__THE TASK__. Gather every line of the entries that includes the word "production".

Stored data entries
───
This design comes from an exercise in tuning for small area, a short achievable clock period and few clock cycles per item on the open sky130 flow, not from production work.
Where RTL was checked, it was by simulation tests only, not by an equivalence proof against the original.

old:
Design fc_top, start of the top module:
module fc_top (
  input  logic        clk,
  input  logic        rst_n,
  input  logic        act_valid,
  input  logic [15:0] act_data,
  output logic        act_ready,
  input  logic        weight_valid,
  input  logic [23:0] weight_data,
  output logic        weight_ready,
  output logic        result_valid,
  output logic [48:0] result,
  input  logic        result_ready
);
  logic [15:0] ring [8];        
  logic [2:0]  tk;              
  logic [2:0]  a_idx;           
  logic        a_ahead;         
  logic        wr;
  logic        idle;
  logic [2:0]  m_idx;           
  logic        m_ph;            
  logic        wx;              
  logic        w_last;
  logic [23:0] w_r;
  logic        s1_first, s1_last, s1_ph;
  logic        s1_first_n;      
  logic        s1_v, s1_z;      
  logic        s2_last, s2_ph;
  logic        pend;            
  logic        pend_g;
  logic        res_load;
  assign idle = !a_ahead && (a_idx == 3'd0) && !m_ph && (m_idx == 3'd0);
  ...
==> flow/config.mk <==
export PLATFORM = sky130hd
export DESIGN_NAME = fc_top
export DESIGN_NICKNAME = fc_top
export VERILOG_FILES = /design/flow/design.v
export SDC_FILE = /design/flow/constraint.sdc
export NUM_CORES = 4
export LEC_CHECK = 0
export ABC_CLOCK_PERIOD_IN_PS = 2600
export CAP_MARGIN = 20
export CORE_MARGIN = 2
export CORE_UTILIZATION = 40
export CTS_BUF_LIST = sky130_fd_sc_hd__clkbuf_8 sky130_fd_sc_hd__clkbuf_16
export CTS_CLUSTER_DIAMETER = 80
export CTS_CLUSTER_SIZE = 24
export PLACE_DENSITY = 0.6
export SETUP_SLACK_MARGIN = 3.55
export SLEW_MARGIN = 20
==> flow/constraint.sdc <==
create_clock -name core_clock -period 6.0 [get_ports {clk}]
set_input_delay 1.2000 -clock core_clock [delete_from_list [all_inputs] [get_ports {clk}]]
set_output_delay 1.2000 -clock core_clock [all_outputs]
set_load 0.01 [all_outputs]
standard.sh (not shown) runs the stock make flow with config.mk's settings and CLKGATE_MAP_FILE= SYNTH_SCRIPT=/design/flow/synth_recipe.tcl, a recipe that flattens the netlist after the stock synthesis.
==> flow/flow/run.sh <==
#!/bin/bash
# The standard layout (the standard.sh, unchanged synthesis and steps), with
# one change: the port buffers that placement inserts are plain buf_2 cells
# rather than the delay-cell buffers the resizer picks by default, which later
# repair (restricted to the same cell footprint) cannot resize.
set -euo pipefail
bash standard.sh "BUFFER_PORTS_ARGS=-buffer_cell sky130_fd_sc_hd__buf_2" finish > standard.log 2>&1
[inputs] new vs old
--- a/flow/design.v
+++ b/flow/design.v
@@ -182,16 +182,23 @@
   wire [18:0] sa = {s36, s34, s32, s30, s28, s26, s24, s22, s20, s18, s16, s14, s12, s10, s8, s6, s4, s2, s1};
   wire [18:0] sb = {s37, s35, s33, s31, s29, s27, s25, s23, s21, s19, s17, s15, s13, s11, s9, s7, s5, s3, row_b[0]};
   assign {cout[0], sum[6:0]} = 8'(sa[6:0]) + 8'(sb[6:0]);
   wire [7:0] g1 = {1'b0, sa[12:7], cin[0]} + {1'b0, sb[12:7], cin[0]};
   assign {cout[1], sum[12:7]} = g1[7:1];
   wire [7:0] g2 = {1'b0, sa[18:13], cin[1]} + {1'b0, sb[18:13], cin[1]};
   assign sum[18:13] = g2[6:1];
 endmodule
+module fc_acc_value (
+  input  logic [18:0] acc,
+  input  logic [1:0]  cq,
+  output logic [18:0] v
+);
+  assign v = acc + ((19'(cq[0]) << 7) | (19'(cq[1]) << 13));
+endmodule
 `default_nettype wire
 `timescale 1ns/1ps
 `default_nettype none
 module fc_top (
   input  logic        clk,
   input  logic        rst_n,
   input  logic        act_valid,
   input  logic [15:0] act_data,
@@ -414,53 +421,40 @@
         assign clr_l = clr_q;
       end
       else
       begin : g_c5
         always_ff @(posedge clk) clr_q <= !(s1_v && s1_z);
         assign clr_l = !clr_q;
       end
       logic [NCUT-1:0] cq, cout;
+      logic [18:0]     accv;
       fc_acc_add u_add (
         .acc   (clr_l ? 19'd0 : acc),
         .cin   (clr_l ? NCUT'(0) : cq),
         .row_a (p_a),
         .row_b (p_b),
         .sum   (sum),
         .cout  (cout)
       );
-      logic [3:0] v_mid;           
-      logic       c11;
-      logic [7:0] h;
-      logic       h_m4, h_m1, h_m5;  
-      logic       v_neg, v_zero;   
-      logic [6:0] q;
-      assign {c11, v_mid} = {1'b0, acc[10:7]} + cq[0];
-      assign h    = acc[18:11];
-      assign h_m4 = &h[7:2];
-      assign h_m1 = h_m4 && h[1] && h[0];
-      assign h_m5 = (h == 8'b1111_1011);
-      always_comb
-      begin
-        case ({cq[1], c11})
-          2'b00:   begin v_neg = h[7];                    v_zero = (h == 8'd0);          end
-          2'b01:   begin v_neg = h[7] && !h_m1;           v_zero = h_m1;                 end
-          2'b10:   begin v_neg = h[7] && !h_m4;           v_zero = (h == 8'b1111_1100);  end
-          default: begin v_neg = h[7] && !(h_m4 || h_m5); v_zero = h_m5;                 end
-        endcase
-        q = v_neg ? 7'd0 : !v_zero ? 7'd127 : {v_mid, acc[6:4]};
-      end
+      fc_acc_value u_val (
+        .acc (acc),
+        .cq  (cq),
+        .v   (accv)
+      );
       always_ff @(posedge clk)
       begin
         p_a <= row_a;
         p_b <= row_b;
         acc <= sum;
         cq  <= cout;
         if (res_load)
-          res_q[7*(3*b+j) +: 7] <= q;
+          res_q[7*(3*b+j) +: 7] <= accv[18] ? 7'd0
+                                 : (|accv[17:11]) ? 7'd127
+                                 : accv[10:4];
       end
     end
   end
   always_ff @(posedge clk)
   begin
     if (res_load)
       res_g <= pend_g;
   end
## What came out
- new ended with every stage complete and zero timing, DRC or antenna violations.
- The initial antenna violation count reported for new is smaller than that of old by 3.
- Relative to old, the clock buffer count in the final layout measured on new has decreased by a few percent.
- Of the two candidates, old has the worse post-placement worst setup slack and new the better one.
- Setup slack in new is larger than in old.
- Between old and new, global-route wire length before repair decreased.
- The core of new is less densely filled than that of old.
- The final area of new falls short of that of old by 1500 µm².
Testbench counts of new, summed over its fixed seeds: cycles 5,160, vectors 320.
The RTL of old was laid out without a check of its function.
───
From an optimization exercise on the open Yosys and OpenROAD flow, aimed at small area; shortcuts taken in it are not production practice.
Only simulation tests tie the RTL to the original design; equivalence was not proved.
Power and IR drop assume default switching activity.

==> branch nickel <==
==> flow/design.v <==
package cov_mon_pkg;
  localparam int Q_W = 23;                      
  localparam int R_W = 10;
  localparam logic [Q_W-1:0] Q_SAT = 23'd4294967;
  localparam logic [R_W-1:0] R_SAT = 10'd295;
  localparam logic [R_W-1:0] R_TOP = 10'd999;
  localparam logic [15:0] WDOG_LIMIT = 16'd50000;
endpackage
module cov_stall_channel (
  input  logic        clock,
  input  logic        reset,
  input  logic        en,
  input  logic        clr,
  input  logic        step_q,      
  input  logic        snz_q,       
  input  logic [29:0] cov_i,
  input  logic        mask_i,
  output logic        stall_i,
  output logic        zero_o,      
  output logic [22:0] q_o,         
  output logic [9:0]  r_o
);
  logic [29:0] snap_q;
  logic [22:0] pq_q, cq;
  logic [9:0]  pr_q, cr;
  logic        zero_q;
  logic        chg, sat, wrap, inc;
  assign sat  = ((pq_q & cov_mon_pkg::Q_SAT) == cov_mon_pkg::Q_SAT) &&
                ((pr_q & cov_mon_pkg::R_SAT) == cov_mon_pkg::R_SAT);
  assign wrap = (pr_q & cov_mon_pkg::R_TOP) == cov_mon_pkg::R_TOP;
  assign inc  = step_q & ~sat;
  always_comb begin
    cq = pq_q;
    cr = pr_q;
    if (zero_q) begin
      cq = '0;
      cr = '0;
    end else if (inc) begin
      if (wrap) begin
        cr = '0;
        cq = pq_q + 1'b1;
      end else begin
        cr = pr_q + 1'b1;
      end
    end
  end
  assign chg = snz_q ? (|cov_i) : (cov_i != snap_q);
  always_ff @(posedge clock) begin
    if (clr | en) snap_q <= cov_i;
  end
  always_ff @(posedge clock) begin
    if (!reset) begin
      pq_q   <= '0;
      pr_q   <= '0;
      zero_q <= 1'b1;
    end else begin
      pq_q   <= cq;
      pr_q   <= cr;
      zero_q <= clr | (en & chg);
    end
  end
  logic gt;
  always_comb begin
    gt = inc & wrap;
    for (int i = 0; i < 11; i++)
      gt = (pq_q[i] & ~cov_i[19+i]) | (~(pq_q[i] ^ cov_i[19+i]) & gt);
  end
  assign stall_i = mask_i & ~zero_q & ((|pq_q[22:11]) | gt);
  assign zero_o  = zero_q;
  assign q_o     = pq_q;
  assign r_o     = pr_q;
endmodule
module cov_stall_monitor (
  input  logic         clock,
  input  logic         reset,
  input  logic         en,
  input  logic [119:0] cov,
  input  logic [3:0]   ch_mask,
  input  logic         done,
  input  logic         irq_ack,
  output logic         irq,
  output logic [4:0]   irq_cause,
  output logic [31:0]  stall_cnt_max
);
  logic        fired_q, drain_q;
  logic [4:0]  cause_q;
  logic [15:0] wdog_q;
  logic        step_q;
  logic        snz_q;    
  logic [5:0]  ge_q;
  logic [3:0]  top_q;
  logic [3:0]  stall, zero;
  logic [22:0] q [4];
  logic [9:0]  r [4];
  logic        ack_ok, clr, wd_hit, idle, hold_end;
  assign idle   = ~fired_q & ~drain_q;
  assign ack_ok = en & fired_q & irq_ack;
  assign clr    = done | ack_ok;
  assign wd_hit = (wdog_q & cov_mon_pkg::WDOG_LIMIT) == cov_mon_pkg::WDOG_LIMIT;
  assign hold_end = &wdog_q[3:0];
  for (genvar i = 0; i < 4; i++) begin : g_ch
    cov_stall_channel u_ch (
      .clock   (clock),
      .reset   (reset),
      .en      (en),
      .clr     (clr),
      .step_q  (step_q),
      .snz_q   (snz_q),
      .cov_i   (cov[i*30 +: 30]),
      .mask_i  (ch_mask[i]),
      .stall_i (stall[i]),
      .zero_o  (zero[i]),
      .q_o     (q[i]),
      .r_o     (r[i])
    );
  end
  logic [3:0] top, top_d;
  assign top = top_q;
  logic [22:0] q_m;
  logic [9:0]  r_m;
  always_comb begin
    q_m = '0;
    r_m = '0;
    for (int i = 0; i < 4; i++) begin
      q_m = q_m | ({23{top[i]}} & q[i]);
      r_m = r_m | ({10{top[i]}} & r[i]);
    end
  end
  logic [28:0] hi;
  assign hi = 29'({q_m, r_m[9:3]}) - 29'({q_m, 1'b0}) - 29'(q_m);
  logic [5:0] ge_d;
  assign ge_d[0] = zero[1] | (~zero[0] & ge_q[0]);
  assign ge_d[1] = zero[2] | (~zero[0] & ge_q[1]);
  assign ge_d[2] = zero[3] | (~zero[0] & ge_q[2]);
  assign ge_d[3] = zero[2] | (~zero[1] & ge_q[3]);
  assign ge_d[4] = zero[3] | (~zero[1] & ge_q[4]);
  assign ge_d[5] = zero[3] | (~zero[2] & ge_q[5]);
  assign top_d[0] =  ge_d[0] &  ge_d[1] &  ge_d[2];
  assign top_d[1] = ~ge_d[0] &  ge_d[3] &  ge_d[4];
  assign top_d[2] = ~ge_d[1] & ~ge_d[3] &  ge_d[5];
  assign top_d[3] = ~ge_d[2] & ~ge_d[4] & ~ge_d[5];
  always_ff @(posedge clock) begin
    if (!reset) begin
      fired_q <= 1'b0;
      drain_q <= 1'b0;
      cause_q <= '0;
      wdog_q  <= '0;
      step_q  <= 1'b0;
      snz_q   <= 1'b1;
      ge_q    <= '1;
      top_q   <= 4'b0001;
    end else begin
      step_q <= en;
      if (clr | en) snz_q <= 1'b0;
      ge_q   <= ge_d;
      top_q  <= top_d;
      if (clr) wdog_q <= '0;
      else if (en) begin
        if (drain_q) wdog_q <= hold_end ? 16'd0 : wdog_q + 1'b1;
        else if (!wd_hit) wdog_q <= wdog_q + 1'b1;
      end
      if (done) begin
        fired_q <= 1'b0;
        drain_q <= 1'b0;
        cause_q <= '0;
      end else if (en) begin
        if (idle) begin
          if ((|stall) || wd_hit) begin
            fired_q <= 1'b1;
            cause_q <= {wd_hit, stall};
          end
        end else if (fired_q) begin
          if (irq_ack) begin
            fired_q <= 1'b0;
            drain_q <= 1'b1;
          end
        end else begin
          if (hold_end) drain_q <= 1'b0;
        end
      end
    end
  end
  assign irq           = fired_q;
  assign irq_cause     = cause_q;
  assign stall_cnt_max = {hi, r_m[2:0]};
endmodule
───
__RESPONSE AREA__.
This design comes from an exercise in tuning for small area, a short achievable clock period and few clock cycles per item on the open sky130 flow, not from production work.
From an optimization exercise on the open Yosys and OpenROAD flow, aimed at small area; shortcuts taken in it are not production practice.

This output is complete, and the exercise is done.